Bud is just a regular Joe that no one would’ve noticed if he hadn’t stumbled onto this opportunity to get in the good graces of several executives. Unfortunately, the whole thing is pretty inconvenient for him as he’s forced to avoid his home by staying late at the office, and accommodate even the most unreasonable requests for “a room” in order to appease these powerful men and secure a promotion. Of course, being 1960, nothing is really said about the husbands regularly cheating on their wives — until a secretary outs one of the men to his wife. Fran is a very charming girl and most likeable elevator operator in the building; but while most of the men just want to get her in bed, Bud wants something more permanent.

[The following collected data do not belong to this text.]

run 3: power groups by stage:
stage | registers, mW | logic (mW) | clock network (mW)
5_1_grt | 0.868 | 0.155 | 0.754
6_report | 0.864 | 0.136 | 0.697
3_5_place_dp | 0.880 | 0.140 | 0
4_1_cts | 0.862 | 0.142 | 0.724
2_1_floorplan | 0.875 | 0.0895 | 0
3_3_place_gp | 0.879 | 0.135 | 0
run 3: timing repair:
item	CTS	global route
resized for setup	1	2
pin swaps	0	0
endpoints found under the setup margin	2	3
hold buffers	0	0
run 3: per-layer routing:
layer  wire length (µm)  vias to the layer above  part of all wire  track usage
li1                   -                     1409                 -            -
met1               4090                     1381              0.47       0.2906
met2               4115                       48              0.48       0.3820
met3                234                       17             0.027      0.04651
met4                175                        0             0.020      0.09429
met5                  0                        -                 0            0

Unfortunately, she’s stuck in a less-than-ideal situation that takes its toll on everyone involved, including Bud.
Special features include: commentary by film producer and historian Bruce Block; select scene commentary by film historian Philip Kemp; “The Flawed Couple,” a new video essay by filmmaker David Cairns on the collaborations between Billy Wilder and Jack Lemmon; “Billy Wilder ABC,” an overview by David Cairns on the life and career of the filmmaker; “Inside the Apartment”; “Magic Time: The Art of Jack Lemmon”; original screenplay by Billy Wilder and I.A.L. Diamond; theatrical trailer; special collector's packaging featuring newly commissioned artwork by Ignatius Fitzpatrick; and collector's 150-page hardcover book featuring new writing by Neil Sinyard, Kat Ellinger, Travis Crawford and Heather Hyche, illustrated with rare stills and behind-the-scenes imagery. (Arrow Academy)
Blade Runner 2049 (Blu-ray 3D, Blu-ray & Digital copy) (4K Ultra HD, Blu-ray & Digital copy)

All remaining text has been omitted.